Improving the Efficiency of VVC using Partitioning of Reference Frames
Kamran Qureshi, Hadi Amirpour, Christian Timmerer
TL;DR
This work addresses the encoding-time burden of Versatile Video Coding (VVC) by introducing Early Termination using Reference Frames (ETRF), an intermediate VVenC preset that leverages partitioning patterns from reference frames in lower temporal layers to prune the rate-distortion (RD) search space. ETRF builds an $8×8$ reference-CU map and uses a dynamic max_sz per CTU with a depth margin that allows up to two depths below max_sz, applying only to temporal layers $2$ through $5$ to maintain bit-rate targets while reducing computation. Evaluated on the JVET CTC and Inter4K datasets with four QPs, ETRF achieves around a $21\%$ reduction in encoding time compared to the medium preset and improves the overall efficiency versus the fast preset (e.g., $0.18$ vs $0.31$ in the $\frac{BDBR}{BDT}$ metric), particularly for high-complexity content, making it a practical mid-range option for real-world VVC deployments.
Abstract
In response to the growing demand for high-quality videos, Versatile Video Coding (VVC) was released in 2020, building on the hybrid coding architecture of its predecessor, HEVC, achieving about 50% bitrate reduction for the same visual quality. It introduces more flexible block partitioning, enhancing compression efficiency at the cost of increased encoding complexity. To make efficient use of VVC in practical applications, optimization is essential. VVenC, an optimized open-source VVC encoder, introduces multiple presets to address the trade-off between compression efficiency and encoder complexity. Although an optimized set of encoding tools has been selected for each preset, the rate-distortion (RD) search space in the encoder presets still poses a challenge for efficient encoder implementations. In this paper, we propose Early Termination using Reference Frames (ETRF), which improves the trade-off between encoding efficiency and time complexity and positions itself as a new preset between medium and fast presets.
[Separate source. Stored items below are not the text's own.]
$ cat config.mk
export PLATFORM = sky130hd
export DESIGN_NAME = mc_endpoint
export DESIGN_NICKNAME = d
export VERILOG_FILES = /design/src/common/mc_packet_pkg.sv /design/src/common/mc_link_pkg.sv /design/src/hw/endpoint/mc_endpoint.sv /design/src/hw/endpoint/mc_fifo.sv
export VERILOG_INCLUDE_DIRS = /design/src /design/src/common
export SDC_FILE = /design/constraint.sdc
export NUM_CORES = 1
export LEC_CHECK = 0
export BUFFER_PORTS_ARGS = -buffer_cell sky130_fd_sc_hd__buf_2
export CAP_MARGIN = 20
export CORE_ASPECT_RATIO = 2
export CORE_MARGIN = 2
export CORE_UTILIZATION = 32
export DETAILED_ROUTE_END_ITERATION = 6
export HOLD_SLACK_MARGIN = 0.08
export PLACE_DENSITY = 0.55
export SKIP_LAST_GASP = 1
export SYNTH_ARGS = -nofsm -noshare
export SYNTH_HDL_FRONTEND = slang
export SYNTH_SLANG_ARGS = --single-unit
$ cat constraint.sdc
create_clock -name clk_i -period 4.9 [get_ports clk_i]
set_input_delay 0.49 -clock clk_i [delete_from_list [all_inputs] [get_ports clk_i]]
set_output_delay 0.49 -clock clk_i [all_outputs]
set_load 0.1 [all_outputs]
$ cat src/common/mc_tile_defines.svh
/*
 Widths and sizes shared by the tile RTL and its testbench.
 The data memory is indexed by the low address bits only.
 MC_CREDIT_WIDTH must be wide enough to hold MC_MAX_OUT_CREDITS.
*/
`ifndef MC_TILE_DEFINES_SVH
`define MC_TILE_DEFINES_SVH

// packet field widths
`define MC_ADDR_WIDTH      16
`define MC_DATA_WIDTH      32
`define MC_X_CORD_WIDTH    4
`define MC_Y_CORD_WIDTH    3
`define MC_REG_ID_WIDTH    5

// tile resources
`define MC_DMEM_WORDS      256
`define MC_MAX_OUT_CREDITS 8
`define MC_CREDIT_WIDTH    4
`define MC_FIFO_ELS        2

`endif

$ cat src/common/mc_packet_pkg.sv
/*
 Packet contents carried on the mesh link.
 Requests are loads or stores only. There are no byte masks or atomics.
 A response is addressed back to the src coordinates of its request.
*/
`include "mc_tile_defines.svh"

package mc_packet_pkg;

   // request opcode
   typedef enum logic {
      MC_OP_LOAD  = 1'b0,
      MC_OP_STORE = 1'b1
   } mc_op_e;

   // response kind
   typedef enum logic {
      MC_RSP_LOAD_DATA = 1'b0,
      MC_RSP_STORE_ACK = 1'b1
   } mc_rsp_type_e;

   // request packet on the forward channel
   typedef struct packed {
      mc_op_e                        op;
      logic [`MC_ADDR_WIDTH-1:0]     addr;
      logic [`MC_DATA_WIDTH-1:0]     data;
      logic [`MC_REG_ID_WIDTH-1:0]   reg_id;
      logic [`MC_X_CORD_WIDTH-1:0]   src_x;
      logic [`MC_Y_CORD_WIDTH-1:0]   src_y;
      logic [`MC_X_CORD_WIDTH-1:0]   dst_x;
      logic [`MC_Y_CORD_WIDTH-1:0]   dst_y;
   } mc_req_pkt_s;

   // response packet on the reverse channel
   // data is zero for a store ack
   typedef struct packed {
      mc_rsp_type_e                  rsp_type;
      logic [`MC_DATA_WIDTH-1:0]     data;
      logic [`MC_REG_ID_WIDTH-1:0]   reg_id;
      logic [`MC_X_CORD_WIDTH-1:0]   dst_x;
      logic [`MC_Y_CORD_WIDTH-1:0]   dst_y;
   } mc_rsp_pkt_s;

endpackage

$ cat src/common/mc_link_pkg.sv
/*
 Wiring of one mesh link between the tile and the network.
 In each channel, v and data travel one way and ready travels back
 for the channel of the same name going the other way.
*/
package mc_link_pkg;

   import mc_packet_pkg::*;

   // forward channel carries requests
   typedef struct packed {
      logic        v;
      mc_req_pkt_s data;
      logic        ready;
   } mc_fwd_link_s;

   // reverse channel carries responses
   typedef struct packed {
      logic        v;
      mc_rsp_pkt_s data;
      logic        ready;
   } mc_rev_link_s;

   // one direction of a full link
   typedef struct packed {
      mc_fwd_link_s fwd;
      mc_rev_link_s rev;
   } mc_link_sif_s;

endpackage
The CTU partitioning map of the reference frames in lower temporal layers is employed to accelerate the encoding of frames in higher temporal layers. The results show a reduction in the encoding time of around 21% compared to the medium preset. Specifically, for videos with high spatial and temporal complexities, which typically require longer encoding times, the proposed method achieves a better trade-off between bitrate savings and encoding time compared to the fast preset.